With Taskstream, CBU’s student learning data is much clearer and more helpful in assessing how each student is doing in his or her degree program compared to the former method of aggregating mean scores.
“It’s doing exactly what we hoped it would do — and more than we hoped,” Morris said. “Not only do we have easy access to reports, but we also have new capabilities. For example, we can go back in time and query every time that a learning outcome was attached to an assignment. Our LMS does not offer views of historical data. With Taskstream, we can now get a clear picture in areas such as performance levels. Plus, we can make adjustments to courses in real-time. We no longer have to wait until the end of the course to see what’s working and what isn’t.”
Norwood said the new system received its best compliment during the switchover when a CBU professor remarked, “I can’t even remember what life was like before we had Taskstream!”’

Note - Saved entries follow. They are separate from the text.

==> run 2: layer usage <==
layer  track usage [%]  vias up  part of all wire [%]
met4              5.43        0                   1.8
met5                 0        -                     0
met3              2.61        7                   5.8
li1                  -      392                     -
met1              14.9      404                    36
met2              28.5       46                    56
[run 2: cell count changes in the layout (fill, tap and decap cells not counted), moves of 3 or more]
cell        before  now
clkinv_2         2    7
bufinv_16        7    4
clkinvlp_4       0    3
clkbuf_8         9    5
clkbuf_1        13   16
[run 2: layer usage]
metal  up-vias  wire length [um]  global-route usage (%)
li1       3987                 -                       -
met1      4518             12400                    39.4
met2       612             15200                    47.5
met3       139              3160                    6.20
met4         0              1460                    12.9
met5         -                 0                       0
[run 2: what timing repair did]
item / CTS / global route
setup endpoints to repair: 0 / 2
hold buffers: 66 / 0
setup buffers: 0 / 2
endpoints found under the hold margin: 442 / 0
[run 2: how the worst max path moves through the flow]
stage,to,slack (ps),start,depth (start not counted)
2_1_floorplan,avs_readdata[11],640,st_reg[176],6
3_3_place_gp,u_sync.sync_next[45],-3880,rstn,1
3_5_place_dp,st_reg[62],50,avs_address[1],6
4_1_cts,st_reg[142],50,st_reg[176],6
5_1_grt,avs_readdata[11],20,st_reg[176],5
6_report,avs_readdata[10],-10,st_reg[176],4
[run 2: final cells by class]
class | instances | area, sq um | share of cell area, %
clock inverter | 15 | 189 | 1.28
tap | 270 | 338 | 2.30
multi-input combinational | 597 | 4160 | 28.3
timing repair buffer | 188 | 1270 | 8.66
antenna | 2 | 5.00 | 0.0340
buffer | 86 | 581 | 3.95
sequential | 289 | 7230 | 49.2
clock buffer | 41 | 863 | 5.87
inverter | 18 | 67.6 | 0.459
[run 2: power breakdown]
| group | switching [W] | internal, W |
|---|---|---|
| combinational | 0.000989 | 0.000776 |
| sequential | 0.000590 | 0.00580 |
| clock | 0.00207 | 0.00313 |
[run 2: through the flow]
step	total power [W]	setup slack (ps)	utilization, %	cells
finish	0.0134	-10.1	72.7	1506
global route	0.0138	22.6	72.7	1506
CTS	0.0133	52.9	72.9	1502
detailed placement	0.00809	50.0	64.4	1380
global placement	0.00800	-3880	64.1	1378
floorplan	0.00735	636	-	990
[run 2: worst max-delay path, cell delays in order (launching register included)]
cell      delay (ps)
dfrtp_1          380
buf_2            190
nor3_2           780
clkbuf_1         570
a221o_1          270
### src/rtl/reset_watchdog_defs.vh
// Summary of operation
// - Any active reset returns every control register except the cause flags to its initial value.
// - Port hold asserts straight from raw reset sources, no clock needed.
// - Internal reset is stretched by a delay chosen by start-up and clock fuses.
// - Exactly four causes feed reset: power-on, pin, watchdog, brown-out.
// - Enabled reset pin held low long enough resets the device.
// - Reset pin rising starts the delay count before release.
// - Power-on detector asserts reset at once; release starts the delay count.
// - Enabled brown-out asserts reset at once; recovery waits the delay count.
// - Watchdog reset is a one-cycle pulse; the delay starts after it falls.
// - Watchdog counts ticks of a 128 kHz time base.
// - Watchdog counter clears on restart, when disabled, and on chip reset.
// - Ten watchdog periods are selectable by the timeout select bits.
// - Expiry without restart resets the device.
// - Watchdog may raise a wake-capable interrupt instead of a reset.
// - Safety fuse picks level 1 or level 2 protection.
// - Level 1 accepts setting the enable bit at any time.
// - Level 2 keeps the watchdog enabled and enable reads as one.
// - Level 2 period change needs the window; written enable value is ignored.
// - Reference enable is on only for brown-out enabled or bandgap select.
// - Change window enable clears itself four cycles after being set.
// - Enable and interrupt enable decode to stop, interrupt, reset, interrupt then reset.
// - Codes 0 to 9 give 2K doubling to 1024K cycles; others reserved.
// - Level 1 forces the enable bit while the watchdog reset flag is set.
`ifndef RESET_WATCHDOG_DEFS_VH
`define RESET_WATCHDOG_DEFS_VH

`define SYS_CLK_HZ        125000000
`define WDT_OSC_HZ        128000
`define DELAY_BASE_TICKS  16'h0040

`define OFF_CAUSE         8'h00
`define OFF_WDCTRL        8'h04
`define OFF_CMP           8'h08
`define OFF_RESTART       8'h0C

`define CAUSE_PORF        0
`define CAUSE_EXTRF       1
`define CAUSE_BORF        2
`define CAUSE_WATCHDOG_RESET_FLAG        3
`define CAUSE_POR_VALUE   4'h1

`define WD_FLAG           7
`define WD_IE             6
`define WD_P3             5
`define WD_CE             4
`define WD_EN             3

`define CMP_BANDGAP       6

`define CE_WINDOW         3'h4
`define WDT_BASE_CYCLES   21'h0_0800
`define WDP_MAX           4'h9
`define BOD_OFF_CODE      3'h7

`endif

### src/rtl/reset_and_watchdog_control.v
// Design decisions made here: the APB slave port and the register offsets.
`timescale 1ns/10ps
`include "reset_watchdog_defs.vh"

module reset_and_watchdog_control #(
  parameter        TICK_DIV         = `SYS_CLK_HZ / `WDT_OSC_HZ,
  parameter [15:0] DELAY_BASE_TICKS = `DELAY_BASE_TICKS
) (
  input  wire        clock,
  input  wire        rst,
  input  wire        psel,
  input  wire        penable,
  input  wire        pwrite,
  input  wire [7:0]  paddr,
  input  wire [31:0] pwdata,
  output reg  [31:0] prdata,
  output wire        pready,
  output wire        pslverr,
  input  wire        power_low,
  input  wire        ext_reset_n,
  input  wire        reset_pin_enable,
  input  wire        brownout_low,
  input  wire [2:0]  brownout_level_fuses,
  input  wire        safety_level_fuse,
  input  wire [1:0]  startup_time_fuses,
  input  wire [3:0]  clock_select_fuses,
  input  wire        irq_ack,
  output reg         internal_reset,
  output wire        port_hold,
  output wire        wdt_irq,
  output reg         ref_enable
);

  // Divider end point, cut to the counter width on purpose
  localparam integer TICK_LAST_I = TICK_DIV - 1;
  localparam [15:0]  TICK_LAST   = TICK_LAST_I[15:0];

  // Time base for the watchdog: one-cycle enable at the oscillator rate
  reg  [15:0] div_cnt;
  wire        tick = (div_cnt == TICK_LAST);

  always @(posedge clock) begin
    if (rst) begin
      div_cnt <= 16'h0000;
    end else if (tick) begin
      div_cnt <= 16'h0000;
    end else begin
      div_cnt <= div_cnt + 16'h0001;
    end
  end

  // Two-flop synchronisers for the detector and pin inputs
  reg [2:0] sync1;
  reg [2:0] sync2;

  always @(posedge clock) begin
    if (rst) begin
      sync1 <= 3'h0;
      sync2 <= 3'h0;
    end else begin
      sync1 <= {power_low, ~ext_reset_n, brownout_low};
      sync2 <= sync1;
    end
  end

  wire bod_enabled = (brownout_level_fuses != `BOD_OFF_CODE);
  wire por_src     = sync2[2];
  wire ext_src     = sync2[1] & reset_pin_enable;
  wire bod_src     = sync2[0] & bod_enabled;
  reg  wd_pulse;
  wire any_src     = por_src | ext_src | bod_src | wd_pulse;

  // Ports are released only by logic; the hold itself needs no clock edge
  assign port_hold = power_low | (~ext_reset_n & reset_pin_enable) |
                     (brownout_low & bod_enabled) | internal_reset;

  // Delay length from the start-up and clock select fuses
  wire [15:0] delay_load = (DELAY_BASE_TICKS << startup_time_fuses) +
                           {12'h000, clock_select_fuses};
  reg  [15:0] delay_cnt;

  // Internal reset: held while any source is active, then stretched
  always @(posedge clock) begin
    if (rst) begin
      internal_reset <= 1'b1;
      delay_cnt      <= DELAY_BASE_TICKS;
    end else if (any_src) begin
      internal_reset <= 1'b1;
      delay_cnt      <= delay_load;
    end else if (delay_cnt != 16'h0000) begin
      if (tick) begin
        delay_cnt <= delay_cnt - 16'h0001;
      end
    end else begin
      internal_reset <= 1'b0;
    end
  end

  // APB decode; writes land in the access phase only
  wire acc       = psel & penable;
  wire mapped    = (paddr == `OFF_CAUSE) | (paddr == `OFF_WDCTRL) |
                   (paddr == `OFF_CMP) | (paddr == `OFF_RESTART);
  wire wr        = acc & pwrite & mapped;
  wire wr_cause  = wr & (paddr == `OFF_CAUSE);
  wire wr_ctrl   = wr & (paddr == `OFF_WDCTRL) & ~internal_reset;
  wire wr_cmp    = wr & (paddr == `OFF_CMP) & ~internal_reset;
  wire wr_rstrt  = wr & (paddr == `OFF_RESTART);

  assign pready  = 1'b1;
  assign pslverr = acc & ~mapped;

  // Watchdog control state
  reg        wd_flag;
  reg        wd_ie;
  reg        wd_en;
  reg  [3:0] wd_p;
  reg  [2:0] ce_cnt;
  reg  [3:0] cause;
  reg        comparator_bandgap_select;
  reg [19:0] wd_cnt;

  wire level2  = safety_level_fuse;
  wire ce_open = (ce_cnt != 3'h0);
  wire wde_eff = level2 | wd_en | cause[`CAUSE_WATCHDOG_RESET_FLAG];
  wire running = wde_eff | wd_ie;

  // Reserved period codes are held at the longest period
  wire [3:0]  p_eff  = (wd_p > `WDP_MAX) ? `WDP_MAX : wd_p;
  wire [20:0] lim    = `WDT_BASE_CYCLES << p_eff;
  wire [19:0] lim_m1 = lim[19:0] - 20'h0_0001;

  wire timeout     = tick & running & ~internal_reset & (wd_cnt == lim_m1);
  wire timeout_irq = timeout & wd_ie;
  wire timeout_rst = timeout & ~wd_ie & wde_eff;

  // Watchdog counter
  always @(posedge clock) begin
    if (rst || internal_reset || !running || wr_rstrt) begin
      wd_cnt <= 20'h0_0000;
    end else if (tick) begin
      if (wd_cnt == lim_m1) begin
        wd_cnt <= 20'h0_0000;
      end else begin
        wd_cnt <= wd_cnt + 20'h0_0001;
      end
    end
  end

  // One-cycle reset pulse; delay counting begins once it drops
  always @(posedge clock) begin
    if (rst) begin
      wd_pulse <= 1'b0;
    end else begin
      wd_pulse <= timeout_rst;
    end
  end

  // Next values for the control register
  reg       next_flag;
  reg       next_ie;
  reg       next_en;
  reg [3:0] next_p;
  reg [2:0] next_ce;
  wire [3:0] wr_p  = {pwdata[`WD_P3], pwdata[2:0]};
  wire       w_ce  = pwdata[`WD_CE];
  wire       w_en  = pwdata[`WD_EN];

  always @* begin
    next_flag = wd_flag;
    next_ie   = wd_ie;
    next_en   = wd_en;
    next_p    = wd_p;
    next_ce   = ce_open ? ce_cnt - 3'h1 : 3'h0;
    if (wr_ctrl) begin
      next_ie = pwdata[`WD_IE];
      if (pwdata[`WD_FLAG]) begin
        next_flag = 1'b0;
      end
      if (w_ce && w_en) begin
        next_ce = `CE_WINDOW;
      end
      if (!level2) begin
        next_p = wr_p;
        if (w_en) begin
          next_en = 1'b1;
        end else if (ce_open && !w_ce) begin
          next_en = 1'b0;
        end
      end else if (ce_open && !w_ce) begin
        next_p = wr_p;
      end
    end
    if (irq_ack) begin
      next_flag = 1'b0;
    end
    if (timeout_irq) begin
      next_flag = 1'b1;
      if (wde_eff) begin
        next_ie = 1'b0; // Next expiry then resets
      end
    end
  end

  // Control register: back to initial values while reset is held
  always @(posedge clock) begin
    if (rst || internal_reset) begin
      wd_flag <= 1'b0;
      wd_ie   <= 1'b0;
      wd_en   <= 1'b0;
      wd_p    <= 4'h0;
      ce_cnt  <= 3'h0;
    end else begin
      wd_flag <= next_flag;
      wd_ie   <= next_ie;
      wd_en   <= next_en;
      wd_p    <= next_p;
      ce_cnt  <= next_ce;
    end
  end

  // Cause flags: power-on clears the rest; an event beats a software clear
  reg [3:0] next_cause;

  always @* begin
    next_cause = wr_cause ? (cause & pwdata[3:0]) : cause;
    if (ext_src) begin
      next_cause[`CAUSE_EXTRF] = 1'b1;
    end
    if (bod_src) begin
      next_cause[`CAUSE_BORF] = 1'b1;
    end
    if (wd_pulse) begin
      next_cause[`CAUSE_WATCHDOG_RESET_FLAG] = 1'b1;
    end
  end

  always @(posedge clock) begin
    if (rst) begin
      cause <= `CAUSE_POR_VALUE;
    end else if (por_src) begin
      cause <= `CAUSE_POR_VALUE;
    end else begin
      cause <= next_cause;
    end
  end

  // Comparator bandgap select and the reference enable
  always @(posedge clock) begin
    if (rst || internal_reset) begin
      comparator_bandgap_select       <= 1'b0;
      ref_enable <= bod_enabled & ~rst;
    end else begin
      if (wr_cmp) begin
        comparator_bandgap_select <= pwdata[`CMP_BANDGAP];
      end
      ref_enable <= bod_enabled | comparator_bandgap_select;
    end
  end

  assign wdt_irq = wd_flag;

  // Read data is captured in the setup phase so the access needs no wait
  always @(posedge clock) begin
    if (rst) begin
      prdata <= 32'h0000_0000;
    end else if (psel && !penable && !pwrite) begin
      prdata <= 32'h0000_0000;
      case (paddr)
        `OFF_CAUSE: begin
          prdata[3:0] <= cause;
        end
        `OFF_WDCTRL: begin
          prdata[7:0] <= {wd_flag, wd_ie, wd_p[3], ce_open, wde_eff, wd_p[2:0]};
        end
        `OFF_CMP: begin
          prdata[`CMP_BANDGAP] <= comparator_bandgap_select;
        end
        default: begin
          prdata <= 32'h0000_0000;
        end
      endcase
    end
  end

endmodule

“He loves all of the data we’re collecting and using,” Norwood explained. “And he’s not the only one who does. With vast access to new insights, the faculty using the new system view assessment data in a completely different light now. They appreciate it so much more.”
Knowing the capabilities of Taskstream has inspired CBU to dig deeper into the data options, Norwood continued. “It allows us to see with a magnifying glass how individual students are doing, how a course is performing for students, and how assignments are impacting performance levels,” she said.
While CBU first launched Taskstream in the Online and Professional Studies division, it has plans to expand the system into all 10 of the university’s colleges and professional schools. In the spring of 2019, Taskstream is being implemented in the School of Education and College of Health Science.
“We’re already getting requests from others asking if they can be next,” said Norwood. “Word has gotten out about the benefits of Taskstream!”
Other expansion plans include diving deeper and wider into Taskstream’s data analysis capabilities, such as aggregating data by standards and outcomes, and disaggregating performance data by demographics.
“The ability to access performance data across courses and programs, at the university levels and also by student populations provides us opportunities to gain valuable new insight for improving curriculums to better serve our students,” said Norwood. “We appreciate all of Taskstream’s capabilities and plan to take full advantage of them to improve the success of our education programs.”